Dally With Dali

The endlessly entertaining self-promoter drops in to Coral Springs.

The exhibition boasts exceptional text panels that provide context for the paintings, even if they're occasionally a little overly fond of the term masterwork. Then again, Dali himself sometimes seemed to anticipate viewers' propensity to read too much into his works by giving them wonderfully lengthy titles that spell everything out: Dionysus Spitting the Complete Image of Cadaques on the Tip of the Tongue of a Three-Storied Gaudinian Woman(1958-60), Velazquez Painting the Infanta Margarita with the Lights and Shadows of His Own Glory (1958), Three Young Surrealist Women Holding in Their Arms the Skins of an Orchestra(1936).

An artist as productive and diverse as Dali — and certainly an artist as intellectually playful and even perverse — can hardly be summed up in one or two exhibitions, no matter how ambitious. But the Coral Springs Museum has done an admirable job of providing a glimpse into the work of one of the 20th Century's most infinitely intriguing artists.
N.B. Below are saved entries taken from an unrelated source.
Source: an optimization exercise on an open RTL-to-GDS flow (aim: small area, a short achievable clock period and few clock cycles per item). Production flows keep margins and buffers that such runs may drop.
At most, simulation tests tie the RTL to the original design; equivalence was not proved.

Setup of trial 27:
## keyframe_displacement_test_core
module keyframe_displacement_test_core
(
  input  wire logic        clk_i,
  input  wire logic        rst_ni,
  input  wire logic        in_valid,
  output logic             in_stall,
  input  wire logic [16:0] ref_x_i,
  input  wire logic [16:0] ref_y_i,
  input  wire logic [16:0] cur_x_i,
  input  wire logic [16:0] cur_y_i,
  input  wire logic        valid_req_i,
  input  wire logic        has_reference_i,
  input  wire logic        last_i,
  output logic             out_valid,
  input  wire logic        out_stall,
  output logic             is_keyframe_o,
  output logic [12:0]      match_count_o,
  output logic [29:0]      distance_sum_o,
  input  wire logic        cfg_valid,
  output logic             cfg_ready,
  input  wire logic [1:0]  cfg_index_i,
  input  wire logic [15:0] cfg_data_i
);
==> flow/config.mk <==
export PLATFORM = sky130hd
export DESIGN_NAME = keyframe_displacement_test_core
export DESIGN_NICKNAME = keyframe_displacement_test_core
export VERILOG_FILES = /design/flow/design.v
export SDC_FILE = /design/flow/constraint.sdc
export NUM_CORES = 4
export LEC_CHECK = 0
export CAP_MARGIN = 20
export CORE_MARGIN = 2
export CORE_UTILIZATION = 40
export SETUP_SLACK_MARGIN = 0
export SLEW_MARGIN = 20
==> flow/constraint.sdc <==
create_clock -name core_clock -period 9.0 [get_ports {clk_i}]
set_input_delay 1.8000 -clock core_clock [delete_from_list [all_inputs] [get_ports {clk_i}]]
set_output_delay 1.8000 -clock core_clock [all_outputs]
set_load 0.01 [all_outputs]
run.sh (not shown) runs the stock make flow with config.mk's settings and CLKGATE_MAP_FILE= SYNTH_SCRIPT=/design/flow/synth_recipe.tcl, a recipe that flattens the netlist after the stock synthesis.
The inputs of build 75 differ from those of trial 27 as listed below.
# trial 27
export LEC_CHECK = 0
export CAP_MARGIN = 20
export CORE_MARGIN = 2
export CORE_UTILIZATION = 40
export SETUP_SLACK_MARGIN = 0
export SLEW_MARGIN = 20
create_clock -name core_clock -period 9.0 [get_ports {clk_i}]
# build 75
export LEC_CHECK = 0
export CAP_MARGIN = 20
export CORE_MARGIN = 2
export CORE_UTILIZATION = 40
export SETUP_SLACK_MARGIN = 5
export SLEW_MARGIN = 20
create_clock -name core_clock -period 9.0 [get_ports {clk_i}]
- Diff trial 27 -> build 75: critical path depth went up by about 9%; routability-driven placement congestion ratio went up by 0.0063; full die area was more or less identical; fraction of area in non-clock buffers went up by 5.2 points.
- Going from trial 27 to build 75, detailed-routed wire length on met3 shrank by a little under 10%.
- From trial 27 to build 75 the numbers moved as follows: total clock buffers created by CTS lower; layout-stage area growth over the synthesis result higher.
No run of this note included a check of the RTL's function; only the layout flow was run.


Another version of the RTL of keyframe_displacement_test_core (not shown whole).
For scale: roughly 4,900 cells after synthesis, about 1,100 flip-flops, ~140 I/O pins.
Design keyframe_displacement_test_core, start of the top module:
module keyframe_displacement_test_core
(
  input  wire logic        clk_i,
  input  wire logic        rst_ni,
  input  wire logic        in_valid,
  output logic             in_stall,
  input  wire logic [16:0] ref_x_i,
  input  wire logic [16:0] ref_y_i,
  input  wire logic [16:0] cur_x_i,
  input  wire logic [16:0] cur_y_i,
  input  wire logic        valid_req_i,
  input  wire logic        has_reference_i,
  input  wire logic        last_i,
  output logic             out_valid,
  input  wire logic        out_stall,
  output logic             is_keyframe_o,
  output logic [12:0]      match_count_o,
  output logic [29:0]      distance_sum_o,
  input  wire logic        cfg_valid,
  output logic             cfg_ready,
  input  wire logic [1:0]  cfg_index_i,
  input  wire logic [15:0] cfg_data_i
);
clock: 9.0 ns
lec_check: 0
cap_margin: 20
core_margin: 2
core_utilization: 60
cts_cluster_diameter: 100
cts_cluster_size: 30
slew_margin: 20
standard.sh (not shown) runs the stock make flow with config.mk's settings and CLKGATE_MAP_FILE= SYNTH_SCRIPT=/design/flow/synth_recipe.tcl, a recipe that flattens the netlist after the stock synthesis.
==> flow/flow/run.sh <==
#!/bin/bash
# The standard layout (standard.sh: ORFS from synthesis to the final
# layout, unchanged synthesis), with two settings changed through the
# environment:
#  - the port buffers that buffer_ports inserts on every input and output are
#    a plain buffer cell (buf_2) instead of the default choice;
#  - setup repair aims at 5.4 ns of slack on the 9 ns clock, so it keeps
#    improving paths down to about 3.6 ns.
# The make output goes to standard.log; ORFS keeps each step's own log under
# orfs/logs/.
export BUFFER_PORTS_ARGS="-buffer_cell sky130_fd_sc_hd__buf_2"
export SETUP_SLACK_MARGIN=5.4
bash standard.sh > standard.log 2>&1
Testbench counts at the start, summed over its fixed seeds: cycles 5,613, items 5,317.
Dali's The Hallucinogenic Toreador: Critical opinion fluctuates wildly, but his art is unforgettable.
Dali's The Hallucinogenic Toreador: Critical opinion fluctuates wildly, but his art is unforgettable.

While you're there, be sure to check out the museum's International Peace Garden. Several months ago, director O'Keefe brought in not one but three artists in residence — Armen Agop (Africa), Lothar Nickel (Europe), and Roy Patterson (North America) — to contribute to this project, with all three working out on the grassy knoll in front of the Coral Springs Center for the Arts to complete their contributions. Their sculptures are nothing less than spectacular. And also be sure to venture off the path to examine these big, beautiful chunks of stone up close and personal. It's one of the few times you'll be welcome to run your hands over such lovely works of art.